# Surf wade?



## John_B_1 (Jan 28, 2011)

Im thinking Saturday morning I'm hitting the surf. Stiff north wind should have it flattened out, I'm breaking my uncles first rule of no waders in the surf, but the air temp will be around 50.

I will be going with two others wading surfside. Any thoughts on this? Galveston.com says the surf temp is 71, with this front I'm expecting a temp of around 67/68


----------



## jtbailey (Apr 29, 2012)

Sounds good, I was planning to take the family out for a "day at the beach" and do a little fishing, but the front ruined that.... good luck to ya, post up the results


----------



## Drundel (Feb 6, 2006)

Gonna met a few co-workers for drinks Saturday afternoon, but the temp convinced me not to combine trips. Good luck and post up.


----------



## speckcaster (May 5, 2012)

*still a little too cool....*

post a report especially if you catch a speck......good luck

speckcaster


----------



## BIGMIKE77 (May 2, 2009)

I would try and wait a weekend in case this party crew does show up http://2coolfishing.com/ttmbforum/showthread.php?t=488348 ... or try Surfside. Galveston and kemah will be traffic everywhere, Kemah has the Crawfish Festival and well, the link to the TTMB will explain Galveston.


----------



## Drundel (Feb 6, 2006)

BIGMIKE77 said:


> I would try and wait a weekend in case this party crew does show up http://2coolfishing.com/ttmbforum/showthread.php?t=488348 ... or try Surfside. Galveston and kemah will be traffic everywhere, Kemah has the Crawfish Festival and well, the link to the TTMB will explain Galveston.

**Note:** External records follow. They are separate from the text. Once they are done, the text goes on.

File: src/rtl/serial_pkg.sv
// Shared serial-line definitions: FSM state encoding and line levels.
// Latency: n/a (definitions only).
// Backpressure: n/a; reused by the matching serial receiver.
package serial_pkg;

  typedef enum logic [2:0] {
    ST_IDLE   = 3'd0,
    ST_START  = 3'd1,
    ST_DATA   = 3'd2,
    ST_PARITY = 3'd3,
    ST_STOP   = 3'd4
  } state_t;

  localparam logic LINE_IDLE = 1'b1;
  localparam logic START_BIT = 1'b0;
  localparam logic STOP_BIT  = 1'b1;

endpackage

File: src/rtl/serial_tx_bit_tick_gen.sv
// Bit-period timer: pulses tick on the last clk of each CLKS_PER_BIT-cycle bit.
// Latency: tick is combinational from the counter register, asserted on terminal count.
// Backpressure: none; the counter is held at 0 while enable is low.
module bit_tick_gen #(
  parameter int CLKS_PER_BIT = 4
) (
  input  logic clk,
  input  logic rst_n,
  input  logic enable,
  output logic tick
);

  localparam int CNT_W = (CLKS_PER_BIT > 1) ? $clog2(CLKS_PER_BIT) : 1;
  localparam logic [CNT_W-1:0] TERM = CNT_W'(CLKS_PER_BIT - 1);

  logic [CNT_W-1:0] cnt_q;
  logic [CNT_W-1:0] cnt_d;

  assign tick = enable && (cnt_q == TERM);

  // Count through the bit period, wrapping on terminal count; park at 0 when idle.
  always_comb begin
    cnt_d = cnt_q;
    if (!enable || tick) begin
      cnt_d = '0;
    end else begin
      cnt_d = cnt_q + 1'b1;
    end
  end

  // Counter register.
  always_ff @(posedge clk or negedge rst_n) begin
    if (!rst_n) begin
      cnt_q <= '0;
    end else begin
      cnt_q <= cnt_d;
    end
  end

endmodule
File: src/rtl/pcm_in_sched.sv
// Round-robin scheduler that time-shares one PCM-decode/subtract datapath across four channels.
// Each grant runs IDLE -> LOAD -> EVAL -> DONE: operands are frozen, the difference is captured, then ACK/D_VLD pulse.
module pcm_in_sched #(
   parameter int NCH = 4
) (
   input  logic              clk_i,
   input  logic              rst_i,
   input  logic [NCH-1:0]    req_i,
   input  logic [8*NCH-1:0]  ch_s_i,
   input  logic [15*NCH-1:0] ch_se_i,
   input  logic [NCH-1:0]    ch_law_i,
   output logic [7:0]        dp_s_o,
   output logic [14:0]       dp_se_o,
   output logic              dp_law_o,
   input  logic [15:0]       dp_d_i,
   output logic [NCH-1:0]    ack_o,
   output logic [15:0]       d_out_o,
   output logic [1:0]        d_ch_o,
   output logic              d_vld_o
);

   typedef enum logic [1:0] {
      IDLE,
      LOAD,
      EVAL,
      DONE
   } state_t;

   state_t          state_q;
   logic [1:0]      ptr_q;
   logic [1:0]      grantCh_q;
   logic [7:0]      dpS_q;
   logic [14:0]     dpSe_q;
   logic            dpLaw_q;
   logic [15:0]     dOut_q;
   logic [1:0]      dCh_q;
   logic [NCH-1:0]  ack_q;
   logic            dVld_q;

   logic [1:0]      rrPick_d;
   logic [1:0]      rrIdx;
   logic            rrHit;
   logic [4:0]      sBase;
   logic [5:0]      seBase;

   // Scan upward from the pointer, wrapping 3 -> 0, and keep the first requester found.
   always_comb begin
      rrPick_d = ptr_q;
      rrHit    = 1'b0;
      rrIdx    = ptr_q;
      for (int k = 0; k < 4; k++) begin
         rrIdx = ptr_q + 2'(k);
         if (!rrHit && req_i[rrIdx]) begin
            rrPick_d = rrIdx;
            rrHit    = 1'b1;
         end
      end
   end

   assign sBase  = {grantCh_q, 3'b000};
   assign seBase = 6'(grantCh_q) * 6'd15;

   // ACK and D_VLD default low so they can only ever be single-cycle pulses.
   always_ff @(posedge clk_i or posedge rst_i) begin
      if (rst_i) begin
         state_q   <= IDLE;
         ptr_q     <= 2'd0;
         grantCh_q <= 2'd0;
         dpS_q     <= 8'd0;
         dpSe_q    <= 15'd0;
         dpLaw_q   <= 1'b0;
         dOut_q    <= 16'd0;
         dCh_q     <= 2'd0;
         ack_q     <= '0;
         dVld_q    <= 1'b0;
      end else begin
         ack_q  <= '0;
         dVld_q <= 1'b0;
         case (state_q)
            IDLE: begin
               if (|req_i) begin
                  grantCh_q <= rrPick_d;
                  ptr_q     <= rrPick_d + 2'd1;
                  state_q   <= LOAD;
               end
            end
            LOAD: begin
               dpS_q   <= ch_s_i[sBase +: 8];
               dpSe_q  <= ch_se_i[seBase +: 15];
               dpLaw_q <= ch_law_i[grantCh_q];
               state_q <= EVAL;
            end
            EVAL: begin
               dOut_q  <= dp_d_i;
               dCh_q   <= grantCh_q;
               state_q <= DONE;
            end
            DONE: begin
               ack_q[grantCh_q] <= 1'b1;
               dVld_q           <= 1'b1;
               state_q          <= IDLE;
            end
            default: state_q <= IDLE;
         endcase
      end
   end

   assign dp_s_o   = dpS_q;
   assign dp_se_o  = dpSe_q;
   assign dp_law_o = dpLaw_q;
   assign ack_o    = ack_q;
   assign d_out_o  = dOut_q;
   assign d_ch_o   = dCh_q;
   assign d_vld_o  = dVld_q;

endmodule

File: config.mk
export PLATFORM = sky130hd
export DESIGN_NAME = pcm_in_sched
export DESIGN_NICKNAME = d
export VERILOG_FILES = /design/src/rtl/pcm_in_sched.sv
export SDC_FILE = /design/constraint.sdc
export NUM_CORES = 1
export LEC_CHECK = 0
export ABC_AREA = 1
export CAP_MARGIN = 20
export CELL_PAD_IN_SITES_DETAIL_PLACEMENT = 0
export CELL_PAD_IN_SITES_GLOBAL_PLACEMENT = 1
export CORE_MARGIN = 2
export CORE_UTILIZATION = 24
export CTS_CLUSTER_DIAMETER = 100
export CTS_CLUSTER_SIZE = 20
export DETAILED_ROUTE_END_ITERATION = 7
export GPL_ROUTABILITY_DRIVEN = 0
export PLACE_DENSITY_LB_ADDON = 0.1
export RECOVER_POWER = 50
export SYNTH_ARGS = -nofsm -noshare
export SYNTH_HDL_FRONTEND = slang
export SYNTH_SLANG_ARGS = --single-unit
File: constraint.sdc
create_clock -name clk_i -period 1.4 [get_ports clk_i]
set_input_delay 0.14 -clock clk_i [delete_from_list [all_inputs] [get_ports clk_i]]
set_output_delay 0.14 -clock clk_i [all_outputs]
set_load 0.01 [all_outputs]
======== Word-level counts from Yosys, hierarchy flattened ========
Index checks and enable logic that the tools add are counted.
storage, ports and cells
  bits in read-only memories .............. 0
  memory bits (writable) .................. 0
  flip-flop bits (word level) ............. 53
  logic and storage cells ................. 59
  memories kept ........................... 0
  output and inout bits ................... 47
  input bits .............................. 118
  latch bits .............................. 0
operators by class
  $mul .................................... 1
  eq/ne operators ......................... 4
  reduce and logical (&&, ||, !) cells .... 10
  shift-type cells ........................ 2
  add/sub/neg operators ................... 4
  order comparisons ....................... 6
  divide/modulo/power cells ............... 0
  muxes and demuxes ....................... 22
  bitwise logic cells ..................... 0
operator list
  cell                 count
  $shiftx 60x7->15     1
  $shiftx 32x6->8      1
  $lt 2x3->1 const B   5
  $bmux 1 s2           5
  $mux 1               10
  $mux 2               4
  $pmux 2 s4           1
  $mul 2x4->6 const B  1
  $add 2x1->2 const B  2
  $add 2x2->2 const B  2
  $eq 2x2->1 const B   2
  $logic_and 1x1->1    4
  $mux 4               1
  $reduce_or 4->1      1
  $logic_not 1->1      3
  $demux 1 s2          1
  $eq 2x1->1 const B   1
  $ge 2x1->1 const B   1
  $logic_not 2->1      1
  $ne 2x2->1 const B   1
  $reduce_and 2->1     1

======== Longest topological paths before layout ========
Gate-level depths: netlist (run 1).
  depth after elaboration ................. 13
  depth in mapped cells ................... 14
  mapped depth without buffers ............ 13

======== Worst setup path before layout (run 1) ========
Ideal clock, no wire load.
  kind .................................... reg2reg
  from .................................... register state_q[0]
  to ...................................... register dOut_q[10] (netlist: d_out_o[10])
  period minus slack after synthesis ...... 1.470 ns
  buffers on the path ..................... 1
  arrival time ............................ 1.346 ns
  setup time .............................. 0.125 ns
  data required time ...................... 1.275 ns
  path slack .............................. -0.070 ns
  cell stages (with the launch flop) ...... 5
  cell sequence ........................... dfrtp_1 inv_1 ha_1 clkbuf_1 mux2_2
on the way
  longest elaborated chain between the ends .. 1
RTL lines
  element                 line  RTL
  start, declared         29    state_t state_q;
  start signal, assigned  66    state_q <= IDLE;
  start signal, assigned  84    state_q <= LOAD;
  start signal, assigned  91    state_q <= EVAL;
  $eq 2x2->1              79    case (state_q)
  end signal, assigned    94    dOut_q <= dp_d_i;
  end, declared           35    logic [15:0] dOut_q;
No other way between the ends.
A chain may end at the register's enable or synchronous reset.

======== Final worst setup path (run 1) ========
  from .................................... register ptr_q[0]
  to ...................................... register grantCh_q[1]
on the way
  longest elaborated chain between the ends .. 12
  elaborated cells between the ends (all ways) .. 23
  classes of those cells .................. add/sub: 3; mux: 14; reduce/logical: 6
RTL lines
  element                                               line  RTL
  start, declared                                       30    logic [1:0] ptr_q;
  start signal, assigned                                83    ptr_q <= rrPick_d + 2'd1;
  branches (longest 11 deep; another with $add 2x1->2)  -
  $mux 2 (*)                                            53    if (!rrHit && req_i[rrIdx]) begin
  end signal, assigned                                  82    grantCh_q <= rrPick_d;
  end, declared                                         31    logic [1:0] grantCh_q;
Every way passes the cells marked *. The select of a mux whose other input is x is not followed.
## src/rtl/pea_pkg.sv

```systemverilog
// Shared PEA definitions: datapath width, output-collector state encoding and row counter width.
package pea_pkg;

   localparam int unsigned N_BITS        = 32;
   localparam int unsigned OUT_ROW_CNT_W = 16;

   typedef enum logic [1:0] {
      C_IDLE  = 2'd0,
      C_RUN   = 2'd1,
      C_DRAIN = 2'd2,
      C_DONE  = 2'd3
   } collector_state_t;

endpackage

```

## src/rtl/s_out_row_fifo.sv

```systemverilog
// Synchronous row FIFO, DEPTH entries (power of 2), head visible combinationally from storage.
module s_out_row_fifo #(
   parameter int unsigned WIDTH = 128,
   parameter int unsigned DEPTH = 4
) (
   input  logic                       clk_i,
   input  logic                       rst_i,
   input  logic                       push_i,
   input  logic [WIDTH-1:0]           data_i,
   input  logic                       pop_i,
   output logic [WIDTH-1:0]           data_o,
   output logic                       full_o,
   output logic                       empty_o,
   output logic [$clog2(DEPTH+1)-1:0] count_o
);

   localparam int unsigned PTR_W = $clog2(DEPTH);
   localparam int unsigned CNT_W = $clog2(DEPTH + 1);

   logic [WIDTH-1:0] mem_q [DEPTH];
   logic [PTR_W-1:0] wr_ptr_q;
   logic [PTR_W-1:0] rd_ptr_q;
   logic [CNT_W-1:0] count_q;
   logic             do_push;
   logic             do_pop;

   assign do_push = push_i && !full_o;
   assign do_pop  = pop_i && !empty_o;

   always_ff @(posedge clk_i) begin
      if (rst_i) begin
         wr_ptr_q <= '0;
         rd_ptr_q <= '0;
         count_q  <= '0;
      end else begin
         if (do_push) wr_ptr_q <= wr_ptr_q + PTR_W'(1);
         if (do_pop)  rd_ptr_q <= rd_ptr_q + PTR_W'(1);
         count_q <= count_q + CNT_W'(do_push) - CNT_W'(do_pop);
      end
   end

   // Storage needs no reset; occupancy is tracked by count_q.
   always_ff @(posedge clk_i) begin
      if (do_push) mem_q[wr_ptr_q] <= data_i;
   end

   assign data_o  = mem_q[rd_ptr_q];
   assign full_o  = (count_q == CNT_W'(DEPTH));
   assign empty_o = (count_q == '0);
   assign count_o = count_q;

endmodule

```

## src/rtl/s_pea_out_collector.sv

```systemverilog
// Streaming sink at the PEA output edge: captures rows, buffers them, serializes enabled lanes.
// Optional stall counter port stall_cnt_o when S_COLLECT_PERF_EN is defined.
module s_pea_out_collector #(
   parameter int unsigned N_LANES = 4,
   parameter int unsigned N_BITS  = pea_pkg::N_BITS,
   parameter int unsigned DEPTH   = 4
) (
   input  logic                         clk_i,
   input  logic                         rst_i,
   input  logic                         start_i,
   input  logic [15:0]                  n_rows_i,
   input  logic [N_LANES-1:0]           lane_en_i,
   input  logic [N_LANES*N_BITS-1:0]    pe_res_i,
   input  logic [N_LANES-1:0]           pe_valid_i,
   output logic                         pea_ready_o,
   output logic [N_BITS-1:0]            out_data_o,
   output logic [$clog2(N_LANES)-1:0]   out_lane_o,
   output logic                         out_last_o,
   output logic                         out_valid_o,
   input  logic                         out_ready_i,
   output logic                         busy_o,
   output logic                         done_o,
`ifdef S_COLLECT_PERF_EN
   output logic [31:0]                  stall_cnt_o,
`endif
   output logic                         err_o
);

   import pea_pkg::*;

   localparam int unsigned LANE_W = $clog2(N_LANES);
   localparam int unsigned CNT_W  = $clog2(DEPTH + 1);
   localparam int unsigned ROW_W  = N_LANES * N_BITS;
   localparam int unsigned RC_W   = OUT_ROW_CNT_W;

   collector_state_t   state_q, state_nxt;
   logic [RC_W-1:0]    n_rows_q;
   logic [RC_W-1:0]    cap_cnt_q;
   logic [RC_W-1:0]    out_row_q;
   logic [N_LANES-1:0] lane_en_q;
   logic [LANE_W-1:0]  lane_q;
   logic               pea_ready_q;
   logic               err_q;
   logic               zero_done_q;

   logic [ROW_W-1:0]   head_row;
   logic [CNT_W-1:0]   fifo_cnt;
   logic [CNT_W-1:0]   fifo_cnt_nxt;
   logic               fifo_full;
   logic               fifo_empty;

   logic               start_acc;
   logic               start_ok;
   logic [N_LANES-1:0] en_valid;
   logic               cap_win;
   logic               push;
   logic               skew;
   logic               hs;
   logic               pop;
   logic               lane_last;
   logic               row_last;

   function automatic logic [LANE_W-1:0] low_lane(input logic [N_LANES-1:0] m);
      low_lane = '0;
      for (int i = int'(N_LANES) - 1; i >= 0; i--)
         if (m[i]) low_lane = LANE_W'(i);
   endfunction

   // Next enabled lane above cur, wrapping to the lowest enabled lane.
   function automatic logic [LANE_W-1:0] next_lane(input logic [N_LANES-1:0] m,
                                                   input logic [LANE_W-1:0]  cur);
      next_lane = low_lane(m);
      for (int i = int'(N_LANES) - 1; i >= 0; i--)
         if (m[i] && i > int'(cur)) next_lane = LANE_W'(i);
   endfunction

   assign start_acc    = start_i && (state_q == C_IDLE);
   assign start_ok     = start_acc && (n_rows_i != '0) && (lane_en_i != '0);
   assign en_valid     = pe_valid_i & lane_en_q;
   assign cap_win      = (state_q == C_RUN) && pea_ready_q;
   assign push         = cap_win && (en_valid == lane_en_q) && !fifo_full;
   assign skew         = cap_win && (en_valid != '0) && (en_valid != lane_en_q);
   assign hs           = !fifo_empty && out_ready_i;
   assign lane_last    = (next_lane(lane_en_q, lane_q) <= lane_q);
   assign pop          = hs && lane_last;
   assign row_last     = (out_row_q == n_rows_q - RC_W'(1));
   assign fifo_cnt_nxt = fifo_cnt + CNT_W'(push) - CNT_W'(pop);

   s_out_row_fifo #(
      .WIDTH (ROW_W),
      .DEPTH (DEPTH)
   ) u_fifo (
      .clk_i   (clk_i),
      .rst_i   (rst_i),
      .push_i  (push),
      .data_i  (pe_res_i),
      .pop_i   (pop),
      .data_o  (head_row),
      .full_o  (fifo_full),
      .empty_o (fifo_empty),
      .count_o (fifo_cnt)
   );

   always_ff @(posedge clk_i) begin
      if (rst_i) state_q <= C_IDLE;
      else       state_q <= state_nxt;
   end

   always_comb begin
      state_nxt = state_q;
      case (state_q)
         C_IDLE:  if (start_ok) state_nxt = C_RUN;
         C_RUN:   if (push && (cap_cnt_q == n_rows_q - RC_W'(1))) state_nxt = C_DRAIN;
         C_DRAIN: if (fifo_empty || (pop && row_last)) state_nxt = C_DONE;
         C_DONE:  state_nxt = C_IDLE;
         default: state_nxt = C_IDLE;
      endcase
   end

   always_comb begin
      busy_o      = (state_q != C_IDLE);
      done_o      = (state_q == C_DONE) || zero_done_q;
      out_valid_o = !fifo_empty;
      out_lane_o  = fifo_empty ? '0 : lane_q;
      out_data_o  = fifo_empty ? '0 : head_row[lane_q*N_BITS +: N_BITS];
      out_last_o  = !fifo_empty && lane_last && row_last;
   end

   // Job bookkeeping, skew flag and registered backpressure.
   always_ff @(posedge clk_i) begin
      if (rst_i) begin
         n_rows_q    <= '0;
         cap_cnt_q   <= '0;
         out_row_q   <= '0;
         lane_en_q   <= '0;
         lane_q      <= '0;
         err_q       <= 1'b0;
         zero_done_q <= 1'b0;
         pea_ready_q <= 1'b1;
      end else begin
         zero_done_q <= start_acc && !start_ok;
         if (start_acc) begin
            n_rows_q  <= n_rows_i;
            lane_en_q <= lane_en_i;
            cap_cnt_q <= '0;
            out_row_q <= '0;
            lane_q    <= low_lane(lane_en_i);
            err_q     <= 1'b0;
         end else begin
            if (push) cap_cnt_q <= cap_cnt_q + RC_W'(1);
            if (skew) err_q <= 1'b1;
            if (hs) begin
               lane_q <= next_lane(lane_en_q, lane_q);
               if (lane_last) out_row_q <= out_row_q + RC_W'(1);
            end
         end
         // Headroom for one in-flight capture after ready drops.
         pea_ready_q <= (fifo_cnt_nxt <= CNT_W'(DEPTH - 2)) || (state_nxt != C_RUN);
      end
   end

   assign pea_ready_o = pea_ready_q;
   assign err_o       = err_q;

`ifdef S_COLLECT_PERF_EN
   logic [31:0] stall_cnt_q;

   always_ff @(posedge clk_i) begin
      if (rst_i)
         stall_cnt_q <= '0;
      else if (start_acc)
         stall_cnt_q <= '0;
      else if ((state_q == C_RUN) && !pea_ready_q && (stall_cnt_q != '1))
         stall_cnt_q <= stall_cnt_q + 32'd1;
   end

   assign stall_cnt_o = stall_cnt_q;
`endif

endmodule

```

Well #%#$%#@$%@#$(*$%@#$. :hairout:


----------



## John_B_1 (Jan 28, 2011)

BIGMIKE77 said:


> I would try and wait a weekend in case this party crew does show up http://2coolfishing.com/ttmbforum/showthread.php?t=488348 ... or try Surfside. Galveston and kemah will be traffic everywhere, Kemah has the Crawfish Festival and well, the link to the TTMB will explain Galveston.


Ha, I'm going to be in surfside so they can party all they want. Surf looks pretty flat on g-townsurf so I'm going.

Will post up how I do


----------



## troutless (Feb 17, 2006)

Good luck with that.


----------



## agonzales1981 (Jun 12, 2008)

How'd ya do?


----------



## John_B_1 (Jan 28, 2011)

Ended up not going got sick. A friend of mine was there and said it was flat but chocolate milk


----------



## seabo (Jun 29, 2006)

yep thats the hard part, predicting green... thx for the report


----------